■ **Aim of the exercise**: Which lines in the data below contain the word "path"? Return each of them.

Saved entries:
* * * * *

<file path="src/rtl/capture_ctrl_pkg.sv">
// Shared types and helpers for the scope capture sequencer (package scope_pkg).
package scope_pkg;

  localparam int SAMPLE_W = 8;

  typedef enum logic [2:0] {
    IDLE,
    ARM,
    WAIT_TRIG,
    POST,
    READY
  } cap_state_t;

  // Level crossing test; slope 0 = rising, 1 = falling.
  function automatic logic crossed(
    input logic [SAMPLE_W-1:0] prev,
    input logic [SAMPLE_W-1:0] cur,
    input logic [SAMPLE_W-1:0] lvl,
    input logic                falling
  );
    if (falling) return (prev > lvl) && (cur <= lvl);
    else         return (prev < lvl) && (cur >= lvl);
  endfunction

endpackage

</file>
<file path="src/rtl/capture_ctrl_if.sv">
// Control, sample stream, RAM write port and readout handshake of capture_ctrl.
interface capture_ctrl_if #(
  parameter int AW = 11
);
  import scope_pkg::*;

  logic                arm;
  logic                sample_valid;
  logic [SAMPLE_W-1:0] sample;
  logic [SAMPLE_W-1:0] trig_level;
  logic                trig_slope;
  logic [AW-1:0]       pre_count;
  logic                rd_done;
  logic                wr_en;
  logic [AW-1:0]       wr_addr;
  logic [SAMPLE_W-1:0] wr_data;
  logic [AW-1:0]       start_addr;
  logic                buf_ready;
  logic                busy;
  logic                forced;

  modport master (
    output arm, sample_valid, sample, trig_level, trig_slope, pre_count, rd_done,
    input  wr_en, wr_addr, wr_data, start_addr, buf_ready, busy, forced
  );

  modport slave (
    input  arm, sample_valid, sample, trig_level, trig_slope, pre_count, rd_done,
    output wr_en, wr_addr, wr_data, start_addr, buf_ready, busy, forced
  );

endinterface

</file>
<file path="src/rtl/capture_ctrl_trig_detect.sv">
// Previous-sample register and slope compare; hit is combinational on the current sample.
module trig_detect
  import scope_pkg::*;
(
  input  logic                clk,
  input  logic                rst_n,
  input  logic                clear,
  input  logic                sample_valid,
  input  logic [SAMPLE_W-1:0] sample,
  input  logic [SAMPLE_W-1:0] level,
  input  logic                slope,
  input  logic                eval,
  output logic                hit
);

  logic [SAMPLE_W-1:0] prev;
  logic                prev_vld;

  // prev_vld drops at arm so the first sample after arm never sees stale history.
  always_ff @(posedge clk or negedge rst_n) begin
    if (!rst_n) begin
      prev     <= '0;
      prev_vld <= 1'b0;
    end else if (clear) begin
      prev_vld <= 1'b0;
    end else if (sample_valid) begin
      prev     <= sample;
      prev_vld <= 1'b1;
    end
  end

  assign hit = eval && sample_valid && prev_vld && crossed(prev, sample, level, slope);

endmodule

</file>
<file path="src/rtl/capture_ctrl.sv">
// Trigger/capture sequencer for the scope sample ring buffer.
// Optional auto-trigger timeout is built in when CAPTURE_AUTO_TRIG_EN is defined.
module capture_ctrl
  import scope_pkg::*;
#(
  parameter int DEPTH   = 2048,
  parameter int AW      = 11,
  parameter int TIMEOUT = 65535
) (
  input logic           osc_clk,
  input logic           reset,
  capture_ctrl_if.slave bus
);

  cap_state_t          state;
  logic                wr_en;
  logic [AW-1:0]       wr_addr;
  logic [SAMPLE_W-1:0] wr_data;
  logic [AW-1:0]       start_addr;
  logic                buf_ready;
  logic                busy;
  logic                forced;

  logic [AW-1:0]       pre_lat;
  logic [AW-1:0]       cnt;
  logic [AW-1:0]       rem;
  logic [AW-1:0]       trig_addr;
  logic [SAMPLE_W-1:0] lvl;
  logic                slope;

  logic                write;
  logic                hit;
  logic                fire;
  logic                forced_fire;
  logic [AW-1:0]       cur_addr;
  logic [AW-1:0]       post_len;

  function automatic logic [AW-1:0] clamp_pre(input logic [AW-1:0] p);
    if (32'(p) > 32'(DEPTH - 1)) return AW'(DEPTH - 1);
    else                         return p;
  endfunction

  assign write    = bus.sample_valid && (state == ARM || state == WAIT_TRIG || state == POST);
  // Address the current sample will land on, accounting for a write still in flight.
  assign cur_addr = wr_addr + AW'(wr_en);
  assign post_len = AW'(DEPTH - 1) - pre_lat;

  trig_detect u_trig (
    .clk          (osc_clk),
    .rst_n        (reset),
    .clear        (state == IDLE && bus.arm),
    .sample_valid (bus.sample_valid),
    .sample       (bus.sample),
    .level        (lvl),
    .slope        (slope),
    .eval         (state == WAIT_TRIG),
    .hit          (hit)
  );

`ifdef CAPTURE_AUTO_TRIG_EN
  localparam int TW = $clog2(TIMEOUT + 1);

  logic [TW-1:0] tmo_cnt;
  logic          tmo;

  assign tmo = (tmo_cnt == TW'(TIMEOUT));

  // Counts only while waiting for a trigger and saturates at the timeout.
  always_ff @(posedge osc_clk or negedge reset) begin
    if (!reset) begin
      tmo_cnt <= '0;
    end else if (state != WAIT_TRIG) begin
      tmo_cnt <= '0;
    end else if (!tmo) begin
      tmo_cnt <= tmo_cnt + 1'b1;
    end
  end

  assign fire        = hit || (tmo && bus.sample_valid);
  assign forced_fire = !hit;
`else
  assign fire        = hit;
  assign forced_fire = 1'b0;
`endif

  always_ff @(posedge osc_clk or negedge reset) begin
    if (!reset) begin
      state      <= IDLE;
      wr_en      <= 1'b0;
      wr_addr    <= '0;
      wr_data    <= '0;
      start_addr <= '0;
      buf_ready  <= 1'b0;
      busy       <= 1'b0;
      forced     <= 1'b0;
      pre_lat    <= '0;
      cnt        <= '0;
      rem        <= '0;
      trig_addr  <= '0;
      lvl        <= '0;
      slope      <= 1'b0;
    end else begin
      // Write port: address post-increments after each strobe.
      wr_en <= write;
      if (wr_en) wr_addr <= wr_addr + 1'b1;
      if (write) wr_data <= bus.sample;

      case (state)
        IDLE: begin
          if (bus.arm) begin
            state   <= ARM;
            busy    <= 1'b1;
            forced  <= 1'b0;
            cnt     <= '0;
            pre_lat <= clamp_pre(bus.pre_count);
            lvl     <= bus.trig_level;
            slope   <= bus.trig_slope;
          end
        end

        ARM: begin
          if (cnt == pre_lat) begin
            state <= WAIT_TRIG;
          end else if (bus.sample_valid) begin
            cnt <= cnt + 1'b1;
          end
        end

        WAIT_TRIG: begin
          if (fire) begin
            trig_addr <= cur_addr;
            forced    <= forced_fire;
            // With a full pre-trigger history the trigger sample closes the frame.
            if (post_len == '0) begin
              state      <= READY;
              buf_ready  <= 1'b1;
              start_addr <= cur_addr - pre_lat;
            end else begin
              state <= POST;
              rem   <= post_len;
            end
          end
        end

        POST: begin
          if (bus.sample_valid) begin
            rem <= rem - 1'b1;
            if (rem == AW'(1)) begin
              state      <= READY;
              buf_ready  <= 1'b1;
              start_addr <= trig_addr - pre_lat;
            end
          end
        end

        READY: begin
          if (bus.rd_done) begin
            state     <= IDLE;
            buf_ready <= 1'b0;
            busy      <= 1'b0;
          end
        end

        default: begin
          state     <= IDLE;
          buf_ready <= 1'b0;
          busy      <= 1'b0;
        end
      endcase
    end
  end

  assign bus.wr_en      = wr_en;
  assign bus.wr_addr    = wr_addr;
  assign bus.wr_data    = wr_data;
  assign bus.start_addr = start_addr;
  assign bus.buf_ready  = buf_ready;
  assign bus.busy       = busy;
  assign bus.forced     = forced;

endmodule
</file>
<file path="src/flat_wrapper.sv">
// flat-port wrapper written by rule: the top's interface ports become plain ports
module capture_ctrl_flat import scope_pkg::*;
#(
  parameter int DEPTH   = 2048,
  parameter int AW      = 11,
  parameter int TIMEOUT = 65535
)
  (osc_clk, reset, bus_arm, bus_sample_valid, bus_sample, bus_trig_level, bus_trig_slope, bus_pre_count, bus_rd_done, bus_wr_en, bus_wr_addr, bus_wr_data, bus_start_addr, bus_buf_ready, bus_busy, bus_forced);
  capture_ctrl_if #(.AW(AW)) bus_i ();
  input logic osc_clk;
  input logic reset;
  input wire logic [$bits(bus_i.arm)-1:0] bus_arm;
  input wire logic [$bits(bus_i.sample_valid)-1:0] bus_sample_valid;
  input wire logic [$bits(bus_i.sample)-1:0] bus_sample;
  input wire logic [$bits(bus_i.trig_level)-1:0] bus_trig_level;
  input wire logic [$bits(bus_i.trig_slope)-1:0] bus_trig_slope;
  input wire logic [$bits(bus_i.pre_count)-1:0] bus_pre_count;
  input wire logic [$bits(bus_i.rd_done)-1:0] bus_rd_done;
  output wire logic [$bits(bus_i.wr_en)-1:0] bus_wr_en;
  output wire logic [$bits(bus_i.wr_addr)-1:0] bus_wr_addr;
  output wire logic [$bits(bus_i.wr_data)-1:0] bus_wr_data;
  output wire logic [$bits(bus_i.start_addr)-1:0] bus_start_addr;
  output wire logic [$bits(bus_i.buf_ready)-1:0] bus_buf_ready;
  output wire logic [$bits(bus_i.busy)-1:0] bus_busy;
  output wire logic [$bits(bus_i.forced)-1:0] bus_forced;
  assign bus_i.arm = bus_arm;
  assign bus_i.sample_valid = bus_sample_valid;
  assign bus_i.sample = bus_sample;
  assign bus_i.trig_level = bus_trig_level;
  assign bus_i.trig_slope = bus_trig_slope;
  assign bus_i.pre_count = bus_pre_count;
  assign bus_i.rd_done = bus_rd_done;
  assign bus_wr_en = bus_i.wr_en;
  assign bus_wr_addr = bus_i.wr_addr;
  assign bus_wr_data = bus_i.wr_data;
  assign bus_start_addr = bus_i.start_addr;
  assign bus_buf_ready = bus_i.buf_ready;
  assign bus_busy = bus_i.busy;
  assign bus_forced = bus_i.forced;
  capture_ctrl #(.DEPTH(DEPTH), .AW(AW), .TIMEOUT(TIMEOUT)) u_core (.osc_clk(osc_clk), .reset(reset), .bus(bus_i));
endmodule
</file>
### src/rtl/bus_sequencer.sv
// Command sequencer driving a 4-entry register file through read/write selector buses.
// Executes MOV, LDI, SWAP and CLR as short read/write state sequences with registered bus outputs.
module bus_sequencer #(
  parameter int WIDTH = 8
) (
  input  logic             clk,
  input  logic             reset,
  input  logic             cmd_valid,
  output logic             cmd_ready,
  input  logic [1:0]       cmd_op,
  input  logic [2:0]       cmd_src,
  input  logic [2:0]       cmd_dst,
  input  logic [WIDTH-1:0] cmd_imm,
  input  logic [WIDTH-1:0] src_data,
  output logic [2:0]       src_bus_selector,
  output logic [2:0]       dest_bus_selector,
  output logic [WIDTH-1:0] data,
  output logic             done,
  output logic             err,
  output logic [7:0]       xfer_count,
  output logic [2:0]       dbg_state
);

  // Handshake: a command transfers on a rising edge where cmd_valid and
  // cmd_ready are both 1; cmd_ready is 1 only in IDLE and never depends on cmd_valid.

  typedef enum logic [2:0] {
    S_IDLE = 3'd0,
    S_RD_A = 3'd1,
    S_RD_B = 3'd2,
    S_WR_A = 3'd3,
    S_WR_B = 3'd4,
    S_DONE = 3'd5
  } state_t;

  localparam logic [1:0] OP_MOV  = 2'b00;
  localparam logic [1:0] OP_LDI  = 2'b01;
  localparam logic [1:0] OP_SWAP = 2'b10;
  localparam logic [1:0] OP_CLR  = 2'b11;

  state_t state, state_n;

  logic [1:0]       op_q;
  logic [2:0]       src_q, dst_q;
  logic [WIDTH-1:0] imm_q;
  logic [WIDTH-1:0] tmp0, tmp1;
  logic [WIDTH-1:0] tmp0_n, tmp1_n;

  logic             accept;
  logic             cmd_bad;
  logic [1:0]       eff_op;
  logic [2:0]       eff_src, eff_dst;
  logic [WIDTH-1:0] eff_imm;

  logic [2:0]       src_sel_n, dest_sel_n;
  logic [WIDTH-1:0] data_n;
  logic             done_n, err_n;

  // Selector codes 3'b101..3'b111 do not name any register.
  function automatic logic sel_ok(input logic [2:0] s);
    return (s <= 3'b100);
  endfunction

  assign cmd_ready = (state == S_IDLE);
  assign accept    = cmd_valid && cmd_ready;
  assign dbg_state = state;

  // Only the fields an op actually uses are validated.
  always_comb begin
    cmd_bad = 1'b0;
    case (cmd_op)
      OP_MOV, OP_SWAP: cmd_bad = !(sel_ok(cmd_src) && sel_ok(cmd_dst));
      default:         cmd_bad = !sel_ok(cmd_dst);
    endcase
  end

  // On the accept edge the latched fields are not yet loaded, so look through to the inputs.
  assign eff_op  = accept ? cmd_op  : op_q;
  assign eff_src = accept ? cmd_src : src_q;
  assign eff_dst = accept ? cmd_dst : dst_q;
  assign eff_imm = accept ? cmd_imm : imm_q;

  assign tmp0_n = (state == S_RD_A) ? src_data : tmp0;
  assign tmp1_n = (state == S_RD_B) ? src_data : tmp1;

  // State register
  always_ff @(posedge clk or posedge reset) begin
    if (reset) begin
      state <= S_IDLE;
    end else begin
      state <= state_n;
    end
  end

  // Next-state logic
  always_comb begin
    state_n = state;
    case (state)
      S_IDLE: begin
        if (cmd_valid && !cmd_bad) begin
          if (cmd_op == OP_MOV || cmd_op == OP_SWAP) state_n = S_RD_A;
          else                                       state_n = S_WR_B;
        end
      end
      S_RD_A:  state_n = (op_q == OP_SWAP) ? S_RD_B : S_WR_B;
      S_RD_B:  state_n = S_WR_A;
      S_WR_A:  state_n = S_WR_B;
      S_WR_B:  state_n = S_DONE;
      S_DONE:  state_n = S_IDLE;
      default: state_n = S_IDLE;
    endcase
  end

  // Output logic: values for the state being entered, registered below so they hold all cycle.
  always_comb begin
    src_sel_n  = 3'b000;
    dest_sel_n = 3'b000;
    data_n     = '0;
    done_n     = 1'b0;
    err_n      = accept && cmd_bad;
    case (state_n)
      S_RD_A: src_sel_n = eff_src;
      S_RD_B: src_sel_n = eff_dst;
      S_WR_A: begin
        dest_sel_n = eff_src;
        data_n     = tmp1_n;
      end
      S_WR_B: begin
        dest_sel_n = eff_dst;
        case (eff_op)
          OP_LDI:  data_n = eff_imm;
          OP_CLR:  data_n = '0;
          default: data_n = tmp0_n;
        endcase
      end
      S_DONE:  done_n = 1'b1;
      default: ;
    endcase
  end

  always_ff @(posedge clk or posedge reset) begin
    if (reset) begin
      src_bus_selector  <= 3'b000;
      dest_bus_selector <= 3'b000;
      data              <= '0;
      done              <= 1'b0;
      err               <= 1'b0;
    end else begin
      src_bus_selector  <= src_sel_n;
      dest_bus_selector <= dest_sel_n;
      data              <= data_n;
      done              <= done_n;
      err               <= err_n;
    end
  end

  // Command latch and read temporaries
  always_ff @(posedge clk or posedge reset) begin
    if (reset) begin
      op_q  <= OP_MOV;
      src_q <= 3'b000;
      dst_q <= 3'b000;
      imm_q <= '0;
      tmp0  <= '0;
      tmp1  <= '0;
    end else begin
      if (accept) begin
        op_q  <= cmd_op;
        src_q <= cmd_src;
        dst_q <= cmd_dst;
        imm_q <= cmd_imm;
      end
      tmp0 <= tmp0_n;
      tmp1 <= tmp1_n;
    end
  end

  // Completed-command counter, bumped on the edge that leaves DONE; wraps 255 -> 0.
  always_ff @(posedge clk or posedge reset) begin
    if (reset) begin
      xfer_count <= 8'd0;
    end else if (state == S_DONE) begin
      xfer_count <= xfer_count + 8'd1;
    end
  end

endmodule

* * * * *

■ **Result below**:
<file path="src/rtl/capture_ctrl_pkg.sv">
<file path="src/rtl/capture_ctrl_if.sv">
<file path="src/rtl/capture_ctrl_trig_detect.sv">
<file path="src/rtl/capture_ctrl.sv">
<file path="src/flat_wrapper.sv">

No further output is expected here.